### Prompt
What lines in the entries hold the string "parameter"? List them.

[Saved entries]
--- src/rtl/demux4bit_4_frame.sv ---
// ============================================================================
// Module      : demux4bit_4_frame
// Description : Registered 1-to-4 nibble demultiplexer with frame assembly.
//               Four staging lanes are filled, then moved into a stable
//               output bank.
// Revision    : 1.0 - initial release
// ============================================================================
`default_nettype none

module demux4bit_4_frame #(
    parameter int WIDTH   = 4,
    parameter bit AUTOCLR = 1'b1
) (
    input  logic             CLK,
    input  logic             RST,
    input  logic [WIDTH-1:0] Din,
    input  logic             S0,
    input  logic             S1,
    input  logic             EN,
    input  logic             FLUSH,
    output logic [WIDTH-1:0] Y0,
    output logic [WIDTH-1:0] Y1,
    output logic [WIDTH-1:0] Y2,
    output logic [WIDTH-1:0] Y3,
    output logic [3:0]       FILL,
    output logic             FRAME,
    output logic             ERR
);

    localparam int       c_LANES = 4;
    localparam bit [3:0] c_FULL  = 4'b1111;

    logic [WIDTH-1:0] r_stage [c_LANES];
    logic [WIDTH-1:0] r_y     [c_LANES];
    logic [3:0]       r_fill;
    logic             r_frame;
    logic             r_err;

    logic [1:0]       w_lane;
    logic [3:0]       w_lane_hot;
    logic [3:0]       w_fill_base;
    logic [3:0]       w_fill_or;
    logic [3:0]       w_fill_next;
    logic             w_complete;
    logic             w_overwrite;

    // A flush empties the flags before the same-cycle write is merged in,
    // so a flush+write starts a fresh frame and can never flag an overwrite.
    always_comb begin
        w_lane      = {S1, S0};
        w_lane_hot  = 4'b0001 << w_lane;
        w_fill_base = FLUSH ? 4'b0000 : r_fill;
        w_fill_or   = w_fill_base | w_lane_hot;
        w_complete  = EN && (w_fill_or == c_FULL);
        w_overwrite = AUTOCLR && EN && w_fill_base[w_lane];
    end

    always_comb begin
        w_fill_next = r_fill;
        if (EN) begin
            w_fill_next = (w_complete && AUTOCLR) ? 4'b0000 : w_fill_or;
        end else if (FLUSH) begin
            w_fill_next = 4'b0000;
        end
    end

    // The lane written on the completing edge bypasses its staging register.
    always_ff @(posedge CLK) begin
        if (RST) begin
            for (int i = 0; i < c_LANES; i++) begin
                r_stage[i] <= '0;
                r_y[i]     <= '0;
            end
        end else begin
            for (int i = 0; i < c_LANES; i++) begin
                if (EN && w_lane_hot[i]) begin
                    r_stage[i] <= Din;
                end
                if (w_complete) begin
                    r_y[i] <= w_lane_hot[i] ? Din : r_stage[i];
                end
            end
        end
    end

    always_ff @(posedge CLK) begin
        if (RST) begin
            r_fill  <= 4'b0000;
            r_frame <= 1'b0;
            r_err   <= 1'b0;
        end else begin
            r_fill  <= w_fill_next;
            r_frame <= w_complete;
            r_err   <= w_overwrite;
        end
    end

    assign Y0    = r_y[0];
    assign Y1    = r_y[1];
    assign Y2    = r_y[2];
    assign Y3    = r_y[3];
    assign FILL  = r_fill;
    assign FRAME = r_frame;
    assign ERR   = r_err;

endmodule

`default_nettype wire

### Exercise answer
    parameter int WIDTH   = 4,
    parameter bit AUTOCLR = 1'b1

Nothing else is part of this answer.